SECURITIES AND EXCHANGE COMMISSION

Washington, D.C. 20549


FORM 8-K


CURRENT REPORT

Pursuant to Section 13 OR 15(d) off The Securities Exchange Act of 1934


Date of Report (Date of earliest event reported): December 4, 2014



AIM EXPLORATION INC.

(Exact name of registrant as specified in charter)



Nevada

333-182071

67-0682135

(State or other jurisdiction of incorporation)

(Commission File Number)

(IRS Employer Identification No.)



 

701 North Green Valley Parkway, Suite 200

Henderson, Nevada 

89012

  (Address of principal executive offices)   

(Zip Code)

             

                                                                                                     

1-844-246-7378

Registrant’s telephone number



Check the appropriate box below if the Form 8-K filing is intended to simultaneously satisfy the filing obligation of the registrant under any of the following provisions:


o Written communications pursuant to Rule 425 under the Securities Act (17 CFR 230.425)


o Soliciting material pursuant to Rule 14a-12 under the Exchange Act (17 CFR 240.14a -12)


o Pre-commencement communications pursuant to Rule 14d-2(b) under the Exchange Act (17 CFR 240.14d -2(b))

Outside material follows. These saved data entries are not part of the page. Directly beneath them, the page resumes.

**config.mk**
```make
export PLATFORM = sky130hd
export DESIGN_NAME = famiclone_detect
export DESIGN_NICKNAME = d
export VERILOG_FILES = /design/src/rtl/famiclone_detect_pkg.sv /design/src/rtl/ppu_sample_sync.sv /design/src/rtl/famiclone_detect.sv
export SDC_FILE = /design/constraint.sdc
export NUM_CORES = 1
export LEC_CHECK = 0
export ABC_CLOCK_PERIOD_IN_PS = 2600
export CAP_MARGIN = 15
export CORE_ASPECT_RATIO = 1.75
export CORE_MARGIN = 3
export CORE_UTILIZATION = 25
export CTS_CLUSTER_DIAMETER = 150
export CTS_CLUSTER_SIZE = 10
export DETAILED_ROUTE_END_ITERATION = 10
export HOLD_SLACK_MARGIN = 0.1
export SYNTH_ARGS = -nofsm -noshare
export SYNTH_HDL_FRONTEND = slang
export SYNTH_HIERARCHICAL = 1
export SYNTH_SLANG_ARGS = --single-unit
```
**constraint.sdc**
```tcl
create_clock -name m2 -period 2.6 [get_ports m2]
set_clock_uncertainty 0.05 [all_clocks]
set_input_delay 0.39 -clock m2 [delete_from_list [all_inputs] [get_ports m2]]
set_output_delay 0.39 -clock m2 [all_outputs]
set_load 0.05 [all_outputs]
```
**src/rtl/famiclone_detect_pkg.sv**
```systemverilog
// famiclone_detect_pkg
//   Shared definitions for the power-on famiclone detector:
//   - state_t       : FSM state encoding (HOLD=0, OBSERVE=1, DECIDED=2; 3 is illegal)
//   - FORCE_*       : firmware override codes carried on force_mode
//   - ppu_vec_t     : one captured PPU pin vector {rd, a13, not_a13}
//   - fits_width()  : parameter range check used at elaboration
package famiclone_detect_pkg;

    typedef enum logic [1:0] {
        ST_HOLD     = 2'd0,
        ST_OBSERVE  = 2'd1,
        ST_DECIDED  = 2'd2
    } state_t;

    localparam logic [1:0] FORCE_AUTO    = 2'b00;
    localparam logic [1:0] FORCE_CLASSIC = 2'b01;
    localparam logic [1:0] FORCE_NEW     = 2'b10;

    typedef struct packed {
        logic rd;
        logic a13;
        logic not_a13;
    } ppu_vec_t;

    // Synchroniser contents after reset: bus idle (/RD high).
    localparam ppu_vec_t PPU_IDLE = '{rd: 1'b1, a13: 1'b0, not_a13: 1'b0};

    // True when a non-negative value can be held in an unsigned field of the given width.
    function automatic bit fits_width(input int value, input int width);
        if (value < 0) begin
            return 1'b0;
        end
        if (width >= 31) begin
            return 1'b1;
        end
        return value < (1 << width);
    endfunction

endpackage

```
**src/rtl/ppu_sample_sync.sv**
```systemverilog
// ppu_sample_sync
//   Captures the PPU pins as one vector on every clk rise (stage s1), copies it
//   to stage s2 the next cycle, and qualifies a sample from the two stages.
//   Ports:
//     clk, rst_n        : M2 clock, async active-low reset
//     rd, a13, not_a13  : raw PPU /RD, A13 and cartridge-edge /A13 (async to clk)
//     sample_valid      : /RD low in both stages and A13 identical in both
//     sample_a13        : A13 of the qualified sample (from s2)
//     sample_mismatch   : valid sample where /A13 is not the inverse of A13
module ppu_sample_sync
    import famiclone_detect_pkg::*;
(
    input  logic clk,
    input  logic rst_n,
    input  logic rd,
    input  logic a13,
    input  logic not_a13,
    output logic sample_valid,
    output logic sample_a13,
    output logic sample_mismatch
);

    ppu_vec_t s1;
    ppu_vec_t s2;

    always_ff @(posedge clk or negedge rst_n) begin
        if (!rst_n) begin
            s1 <= PPU_IDLE;
            s2 <= PPU_IDLE;
        end else begin
            s1 <= '{rd: rd, a13: a13, not_a13: not_a13};
            s2 <= s1;
        end
    end

    // Requiring two agreeing captures filters out reads whose edges skew
    // against M2; a read must span two rising edges to count once.
    always_comb begin
        sample_valid    = !s1.rd && !s2.rd && (s1.a13 == s2.a13);
        sample_a13      = s2.a13;
        sample_mismatch = sample_valid && (s2.a13 == s2.not_a13);
    end

endmodule

```
**src/rtl/famiclone_detect.sv**
```systemverilog
// famiclone_detect
//   Power-on famiclone ("new Dendy") detector. Holds CIRAM /CE and /A13 low for
//   INIT_CYCLES after reset, then watches PPU reads and classifies the console
//   by whether /A13 on the cartridge edge tracks ~A13.
//   Ports:
//     m2            : CPU M2, the only clock (rising edge)
//     rst_n         : async active-low reset
//     ppu_rd_in     : PPU /RD (async to m2)
//     ppu_a13_in    : PPU A13
//     ppu_not_a13   : PPU /A13 as seen on the cartridge edge
//     rescan        : one-cycle request to re-run detection
//     force_mode    : 00 auto, 01 classic, 10 new famiclone, 11 auto
//     hold_low      : 1 while in HOLD (top level grounds CIRAM /CE and /A13)
//     new_dendy     : classification after the firmware override
//     detect_done   : verdict valid
//     timed_out     : last verdict came from the timeout
//     state_dbg     : current FSM state encoding
//
//   rescan protocol: rescan is sampled on every m2 rise and has no ready/ack.
//   It is acted on only while DECIDED; in HOLD or OBSERVE it is dropped. The
//   requester sees acceptance as detect_done falling and state_dbg becoming 1.
module famiclone_detect
    import famiclone_detect_pkg::*;
#(
    parameter int INIT_WIDTH         = 4,
    parameter int INIT_CYCLES        = 15,
    parameter int CNT_WIDTH          = 3,
    parameter int SAMPLES_LO         = 3,
    parameter int SAMPLES_HI         = 3,
    parameter int MISMATCH_THRESHOLD = 1,
    parameter int TO_WIDTH           = 16,
    parameter int TIMEOUT_CYCLES     = 65535
) (
    input  logic       m2,
    input  logic       rst_n,
    input  logic       ppu_rd_in,
    input  logic       ppu_a13_in,
    input  logic       ppu_not_a13,
    input  logic       rescan,
    input  logic [1:0] force_mode,
    output logic       hold_low,
    output logic       new_dendy,
    output logic       detect_done,
    output logic       timed_out,
    output logic [1:0] state_dbg
);

    localparam bit CFG_OK =
        (INIT_CYCLES >= 1) && fits_width(INIT_CYCLES - 1, INIT_WIDTH) &&
        fits_width(SAMPLES_LO, CNT_WIDTH) && fits_width(SAMPLES_HI, CNT_WIDTH) &&
        (MISMATCH_THRESHOLD >= 1) && fits_width(MISMATCH_THRESHOLD, CNT_WIDTH) &&
        (TIMEOUT_CYCLES >= 1) && fits_width(TIMEOUT_CYCLES - 1, TO_WIDTH);

    if (!CFG_OK) begin : g_bad_cfg
        $error("famiclone_detect: parameter does not fit its counter width");
    end

    localparam logic [INIT_WIDTH-1:0] INIT_LAST = INIT_WIDTH'(INIT_CYCLES - 1);
    localparam logic [INIT_WIDTH-1:0] INIT_ONE  = INIT_WIDTH'(1);
    localparam logic [TO_WIDTH-1:0]   TO_LAST   = TO_WIDTH'(TIMEOUT_CYCLES - 1);
    localparam logic [TO_WIDTH-1:0]   TO_ONE    = TO_WIDTH'(1);
    localparam logic [CNT_WIDTH-1:0]  LO_FULL   = CNT_WIDTH'(SAMPLES_LO);
    localparam logic [CNT_WIDTH-1:0]  HI_FULL   = CNT_WIDTH'(SAMPLES_HI);
    localparam logic [CNT_WIDTH-1:0]  MIS_THR   = CNT_WIDTH'(MISMATCH_THRESHOLD);
    localparam logic [CNT_WIDTH-1:0]  MIS_MAX   = '1;
    localparam logic [CNT_WIDTH-1:0]  CNT_ONE   = CNT_WIDTH'(1);

    state_t                state;
    logic [INIT_WIDTH-1:0] init_cnt;
    logic [TO_WIDTH-1:0]   to_cnt;
    logic [CNT_WIDTH-1:0]  lo_cnt;
    logic [CNT_WIDTH-1:0]  hi_cnt;
    logic [CNT_WIDTH-1:0]  mis_cnt;
    logic                  detected;
    logic                  hold_low_q;
    logic                  done_q;
    logic                  timed_out_q;

    logic                  sample_valid;
    logic                  sample_a13;
    logic                  sample_mismatch;

    ppu_sample_sync u_sync (
        .clk             (m2),
        .rst_n           (rst_n),
        .rd              (ppu_rd_in),
        .a13             (ppu_a13_in),
        .not_a13         (ppu_not_a13),
        .sample_valid    (sample_valid),
        .sample_a13      (sample_a13),
        .sample_mismatch (sample_mismatch)
    );

    // Next-count arithmetic for OBSERVE.
    logic [CNT_WIDTH-1:0] lo_next;
    logic [CNT_WIDTH-1:0] hi_next;
    logic [CNT_WIDTH-1:0] mis_next;
    logic                 counts_full;
    logic                 mis_counted;
    logic                 mis_hit;
    logic                 complete;
    logic                 timeout_hit;

    always_comb begin
        lo_next     = lo_cnt;
        hi_next     = hi_cnt;
        mis_next    = mis_cnt;
        counts_full = (lo_cnt == LO_FULL) && (hi_cnt == HI_FULL);
        // A mismatch on the sample that completes the counts still counts:
        // the check uses the counts from before this sample's update.
        mis_counted = sample_mismatch && !counts_full;

        if (sample_valid && !sample_a13 && (lo_cnt < LO_FULL)) begin
            lo_next = lo_cnt + CNT_ONE;
        end
        if (sample_valid && sample_a13 && (hi_cnt < HI_FULL)) begin
            hi_next = hi_cnt + CNT_ONE;
        end
        if (mis_counted && (mis_cnt != MIS_MAX)) begin
            mis_next = mis_cnt + CNT_ONE;
        end

        mis_hit     = mis_counted && (mis_next >= MIS_THR);
        complete    = (lo_next == LO_FULL) && (hi_next == HI_FULL);
        timeout_hit = (to_cnt == TO_LAST);
    end

    always_ff @(posedge m2 or negedge rst_n) begin
        if (!rst_n) begin
            state       <= ST_HOLD;
            init_cnt    <= '0;
            to_cnt      <= '0;
            lo_cnt      <= '0;
            hi_cnt      <= '0;
            mis_cnt     <= '0;
            detected    <= 1'b0;
            hold_low_q  <= 1'b1;
            done_q      <= 1'b0;
            timed_out_q <= 1'b0;
        end else begin
            case (state)
                ST_HOLD: begin
                    if (init_cnt == INIT_LAST) begin
                        state      <= ST_OBSERVE;
                        init_cnt   <= '0;
                        hold_low_q <= 1'b0;
                    end else begin
                        init_cnt <= init_cnt + INIT_ONE;
                    end
                end

                ST_OBSERVE: begin
                    to_cnt  <= to_cnt + TO_ONE;
                    lo_cnt  <= lo_next;
                    hi_cnt  <= hi_next;
                    mis_cnt <= mis_next;
                    if (mis_hit) begin
                        state    <= ST_DECIDED;
                        detected <= 1'b1;
                        done_q   <= 1'b1;
                    end else if (complete) begin
                        state    <= ST_DECIDED;
                        detected <= 1'b0;
                        done_q   <= 1'b1;
                    end else if (timeout_hit) begin
                        state       <= ST_DECIDED;
                        detected    <= 1'b0;
                        done_q      <= 1'b1;
                        timed_out_q <= 1'b1;
                    end
                end

                ST_DECIDED: begin
                    // The previous verdict stays on new_dendy until the
                    // rescan produces a new one.
                    if (rescan) begin
                        state       <= ST_OBSERVE;
                        to_cnt      <= '0;
                        lo_cnt      <= '0;
                        hi_cnt      <= '0;
                        mis_cnt     <= '0;
                        done_q      <= 1'b0;
                        timed_out_q <= 1'b0;
                    end
                end

                default: begin
                    // Encoding 3 is unreachable; recover as from reset.
                    state       <= ST_HOLD;
                    init_cnt    <= '0;
                    to_cnt      <= '0;
                    lo_cnt      <= '0;
                    hi_cnt      <= '0;
                    mis_cnt     <= '0;
                    detected    <= 1'b0;
                    hold_low_q  <= 1'b1;
                    done_q      <= 1'b0;
                    timed_out_q <= 1'b0;
                end
            endcase
        end
    end

    // The override is combinational so firmware can pin the mode even while
    // the power-on hold or observation is still running.
    always_comb begin
        case (force_mode)
            FORCE_CLASSIC: new_dendy = 1'b0;
            FORCE_NEW:     new_dendy = 1'b1;
            default:       new_dendy = detected;
        endcase
    end

    assign hold_low    = hold_low_q;
    assign detect_done = done_q;
    assign timed_out   = timed_out_q;
    assign state_dbg   = state;

endmodule

```
## Yosys cells after proc, flatten, opt, wreduce, memory -nomap -nowiden

Cells that the tools add are included.
Widths: inputs -> output; s select.

| cells by class | value |
|---|---|
| add/subtract/negate cells | 5 |
| reductions and logical operators | 25 |
| equal/unequal tests | 19 |
| mux-type cells | 32 |
| $lt $le $gt $ge | 3 |
| bitwise operators | 3 |

Operator list:

| kind | number |
|---|---|
| $pmux 16 s3 | 1 |
| $pmux 3 s3 | 3 |
| $add 16x1->16 const B | 1 |
| $eq 16x16->1 const B | 1 |
| $mux 16 | 1 |
| $eq 3x2->1 const B | 4 |
| $logic_and 1x1->1 | 12 |
| $mux 3 | 4 |
| $mux 1 | 10 |
| $mux 2 | 5 |
| $ne 2x2->1 const B | 5 |
| $add 3x1->3 const B | 3 |
| $pmux 4 s2 | 1 |
| $lt 3x2->1 const B | 2 |
| $pmux 1 s2 | 3 |
| $pmux 1 s3 | 2 |
| $pmux 2 s3 | 1 |
| $reduce_and 2->1 | 3 |
| $reduce_and 3->1 | 2 |
| $reduce_and 5->1 | 1 |
| $add 4x1->4 const B | 1 |
| $eq 2x1->1 const B | 2 |
| $eq 2x2->1 const B | 2 |
| $eq 4x4->1 const B | 1 |
| 9 further kinds | 16 |

| storage, ports and cells | value |
|---|---|
| output and inout bits | 6 |
| logic and storage cells | 103 |
| bits in registers | 41 |
| input port bits | 8 |

## Depth between registers and ports, before layout

Gate-level depths: netlist of run 1.

| logic depth | value |
|---|---|
| word-level depth | 11 |
| mapped depth | 9 |
| mapped depth without buffers | 7 |

## Modules after synthesis

The synthesis of run 1 kept the hierarchy.

By module, submodules not included:

| module | area an instance (um2) | times used | cells each | sequential area each (um2) |
|---|---|---|---|---|
| famiclone_detect | 2045.7 | 1 | 213 | 877.1 |
| ppu_sample_sync | 190.2 | 1 | 11 | 152.6 |

## Worst setup path before layout of run 1

No wires, ideal clock.

| timing path | value |
|---|---|
| path type | reg-to-reg |
| start point | reg u_sync.s2, in the netlist u_sync/sample_a13 |
| end point | reg state[0], in the netlist state_dbg[0] |
| period minus slack after synthesis | 2.477 ns |
| stages on the path, launching flop included | 8 |
| path slack | 0.123 ns |
| library setup time | 0.125 ns |
| data required time | 2.425 ns |
| arrival time | 2.302 ns |
| path buffers | 0 |
| cell sequence | dfrtp_1 or3_1 a211oi_2 a21boi_0 nor3b_1 nor2_1 a311oi_2 mux2_4 |

| on the way | value |
|---|---|
| word-level cells in the longest chain between the ends | 10 |
| elaborated cells between the ends (all ways) | 24 |
| classes of those cells | order compare (1); eq/ne (5); mux (6); reduce/logical (12) |

Ends and longest elaborated chain:

| what | line | RTL |
|---|---|---|
| from (decl) | ppu_sample_sync.sv:24 | `ppu_vec_t s2;` |
| from (signal assigned) | ppu_sample_sync.sv:29 | `s2 <= PPU_IDLE;` |
| from (signal assigned) | ppu_sample_sync.sv:32 | `s2 <= s1;` |
| $eq 1x1->1 | ppu_sample_sync.sv:39 | `sample_valid = !s1.rd && !s2.rd && (s1.a13 == s2.a13);` |
| $logic_and 1x1->1 | ppu_sample_sync.sv:39 |  |
| $logic_and 1x1->1 (*) | ppu_sample_sync.sv:41 | `sample_mismatch = sample_valid && (s2.a13 == s2.not_a13);` |
| named net sample_mismatch | famiclone_detect.sv:81 | `logic sample_mismatch;` |
| $logic_and 1x1->1 (*) | famiclone_detect.sv:111 | `mis_counted = sample_mismatch && !counts_full;` |
| $logic_and 1x1->1 | famiclone_detect.sv:119 | `if (mis_counted && (mis_cnt != MIS_MAX)) begin` |
| $mux 3 | famiclone_detect.sv:119 |  |
| $ge 3x1->1 | famiclone_detect.sv:123 | `mis_hit = mis_counted && (mis_next >= MIS_THR);` |
| $logic_and 1x1->1 (*) | famiclone_detect.sv:123 |  |
| $ne 4x4->1 (no line) / $mux 2 (equally long branches) | n/a |  |
| $reduce_and 3->1 (no line) / $pmux 2 s3 (equally long branches) | n/a |  |
| to (signal assigned) | famiclone_detect.sv:130 | `state <= ST_HOLD;` |
| to (signal assigned) | famiclone_detect.sv:144 | `state <= ST_OBSERVE;` |
| to (signal assigned) | famiclone_detect.sv:158 | `state <= ST_DECIDED;` |
| to (decl) | famiclone_detect.sv:68 | `state_t state;` |

Mark *: on every way through the listed nets, which the timed path passes. The rest lies on a longest branch.
A chain may end at the register's enable or synchronous reset.

## Final worst setup path of run 1

| timing path | value |
|---|---|
| start point | reg mis_cnt[0] |
| end point | reg state[0], in the netlist state_dbg[0] |

| on the way | value |
|---|---|
| word-level cells in the longest chain between the ends | 7 |
| elaborated cells between the ends (all ways) | 10 |
| classes of those cells | add/sub (1); order compare (1); eq/ne (2); mux (3); reduce/logical (3) |

Ends and longest elaborated chain:

| what | line | RTL |
|---|---|---|
| from (decl) | famiclone_detect.sv:73 | `logic [CNT_WIDTH-1:0] mis_cnt;` |
| from (signal assigned) | famiclone_detect.sv:156 | `mis_cnt <= mis_next;` |
| branches (longest 2 deep; another with $add 3x1->3) | n/a |  |
| $mux 3 (*) | famiclone_detect.sv:119 |  |
| $ge 3x1->1 (*) | famiclone_detect.sv:123 |  |
| $logic_and 1x1->1 (*) | famiclone_detect.sv:123 |  |
| $ne 4x4->1 (no line) / $mux 2 (equally long branches) | n/a |  |
| $reduce_and 3->1 (no line) / $pmux 2 s3 (equally long branches) | n/a |  |

Mark *: on every way between the ends.

==> metrics.cfg, run 1 <==
[pwr]
leakagePower_uw=0.00119
irDropWorstVdd_uv=479
power_density_nw_per_um2=886

[clock_network]
cts.sinks=41
cts_buffers=5
clk_latency_ps=280
hold_buffers=0
cts_setup_buffers=0
root_buffer=clkbuf_16
clk_pin_slew_ps=60
cts_tree=yes
htreeDepth=2
cts_buffer_depth=2

[routing]
drc=0
viasPerCell=4.69
highest_layer=met4
final_antenna_net_count=0
wl_met2_um=2690
dr.pass1.iters=4
routed_wl_um=4790
first_iter_violations=54
num_vias=1717
wl_met3_um=115
wl_met1_um=1860
wl_per_cell_um=13.1

[synth]
synth.largest_area_cell=dfrtp_1
ys_seq_elements=41
yosys.area.top_type_share_pct=42.5
netlist_area_um2=2240
synth_seq_area_share_pct=46.1
synth_nets=247
synth_area_per_cell_um2=9.98
synthTopCellsByArea=dfrtp_1 43%, ha_1 8.4%, xor2_1 4.3%, nor2_1 3.9%, dfstp_2 3.5%
ys_types=45
yosys_warnings=6
synthCells=224

[global_routing]
antenna_found_initial=0
grt_pass1_wl_um=8600
grt_overflow=0
grt_pass1_vias=1823
grt_start_max_net_pins=42
grtUsageTotal_pct=10.5

[final_layout]
finalNonFillerCells=366
nets=271
antenna_cells=0
layout_commonest_cell=dfrtp_1
mostFrequentLayoutCells=38 x dfrtp_1, 22 x nor2_1, 18 x nand2_1
drive_above_1_share_pct=14.5
area_growth_pct=23.2
seqCellArea_um2=1030
fill_cells=942
finalInstanceArea_um2=2750
multi_input_area_um2=1160

[timing]
fin_ws_ps=216
max_freq_mhz=419
relSlewSlack_pct=39.5
min_period_ps=2380
setup_viol=0
rsz0062_at_grt=false
worstMarginPinSlew_ps=908
slew_viol_final=0
hold_violations=0
period_share_pct=91.7
setup_tns_ps=0
hold_ws_ps=182

[placed_design]
place_area_um2=2570
io_buffers=13
place_inst=358
dpl_worst_slack_ps=79.9
dp_hpwl_um=3590
gp_congestion=0.789

[worst_hold_path]
hp-class=in -> async

[setup_path]
reg2reg_from=mis_cnt[0]$_DFFE_PN0P_
arrival_ps=2510
end_kind=flip-flop
reg2reg_slack_ps=220
r2r_cells=7
crit_path_max_fanout=5
start_kind=flip-flop
r2r-end=state_dbg[0]$_DFFE_PN0P_
worstSetupPathType=reg -> reg
worstPathRequired_ps=2720

[floorplanning]
start_util_pct=25.8
io-pin-count=14
rows=45
core_area_um2=8670
fp.dieArea_um2=10200
die_y_um=131
dieWidth_um=77.5

[status]
run_status=finished, final reports clean

[job]
max_cap_violations=0

[registers in the layout, summed over array words and instances (netlist names), 2 cells and up]
signal / count
hi_cnt: 3
init_cnt: 4
lo_cnt: 3
mis_cnt: 3
state_dbg: 2
to_cnt: 16
u_sync/s1: 3
u_sync/s2: 2
[cell type report]
cell class / instances / area share [%]
repair buffers: 23 / 7.63
inverters: 9 / 1.23
flip-flops and latches: 41 / 37.4
clock buffers: 7 / 5.18
multi-input cells: 168 / 42.2
clock inverters: 1 / 1.09
well taps: 117 / 5.32
[stage by stage]
step	power, µW	utilization [%]
6_report	2440	31.8
5_1_grt	2620	31.8
4_1_cts	2470	31.6
3_5_place_dp	1730	29.6
3_3_place_gp	1720	29.6
2_1_floorplan	1450	-
[how the worst max path moves through the flow]
stage	to	from	cells past startpoint	slack [ps]
final	state_dbg[0]$_DFFE_PN0P_	mis_cnt[0]$_DFFE_PN0P_	7	220
after global routing	state_dbg[0]$_DFFE_PN0P_	u_sync/sample_a13$_DFF_PN0_	7	70
after CTS	state_dbg[0]$_DFFE_PN0P_	u_sync/sample_a13$_DFF_PN0_	7	80
after detailed placement	state_dbg[0]$_DFFE_PN0P_	u_sync/sample_a13$_DFF_PN0_	7	80
after global placement	state_dbg[0]$_DFFE_PN0P_	u_sync/sample_a13$_DFF_PN0_	7	160
after floorplan	state_dbg[0]$_DFFE_PN0P_	u_sync/sample_a13$_DFF_PN0_	7	120
[cell usage after synthesis (all sizes together)]
| cell | instances |
|---|---|
| nor3b | 2 |
| and2 | 1 |
| or3 | 1 |
| and4bb | 1 |
| nand2 | 18 |
| and4 | 2 |
| a21boi | 1 |
| nand3 | 14 |
| nand2b | 5 |
| or4b | 1 |
| or2 | 1 |
| nand4b | 2 |
| and3 | 2 |
| a22o | 6 |
| or2b | 1 |
| mux2 | 3 |
| a211oi | 4 |
| a311oi | 1 |
| nor2 | 23 |
| o31ai | 4 |
| nor4 | 3 |
| dfstp | 3 |
| o21ai | 15 |
| nor3 | 4 |
| buf | 1 |
| xor2 | 11 |
| ha | 15 |
| a41oi | 1 |
| a22oi | 1 |
| a21oi | 6 |
| inv | 9 |
| o41ai | 1 |
| nand4 | 7 |
| clkbuf | 5 |
| nor4b | 2 |
| xnor2 | 2 |
| a31oi | 2 |
| nor2b | 2 |
| nand3b | 3 |
| dfrtp | 38 |
[routing by layer]
layer | global-route usage (%) | vias to the layer above
met4 | 4.75 | 0
met2 | 18.7 | 13
met5 | 0 | -
met1 | 11.6 | 843
met3 | 2.19 | 6
li1 | - | 855
[critical path, stage by stage (launching register included)]
cell and delay, ps:
dfrtp_1 420, ha_1 220, ha_1 230, nor4b_1 580, nor3b_2 110, nor2_1 210, a311oi_2 140, mux2_4 310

o Pre-commencement communications pursuant to Rule 13e-4(c) under the Exchange Act (17 CFR 240.13e -4(c))



 

                
             


Item 4.01

Changes in Company's Certifying Accountant.


(a)

O December 4, 2014, the Board of Directors of Aim Exploration Inc. (the “Company”) dismissed M&K CPAs, PLLC (“M&K”) as the principal accountant for the Company.  The Company’s Board of Directors approved the dismissal of M&K on the same date.  None of the reports of  M&K, on the Company's financial statements for either of the past two years or subsequent interim period contained an adverse opinion or disclaimer of opinion, or was qualified or modified as to uncertainty, audit scope or accounting principles, except that the Company’s audited financial statements contained in its Form 10-K for the year ended August 31, 2013, filed with the Commission on January 14, 2014, contained a going concern qualification in the Company's audited financial statements.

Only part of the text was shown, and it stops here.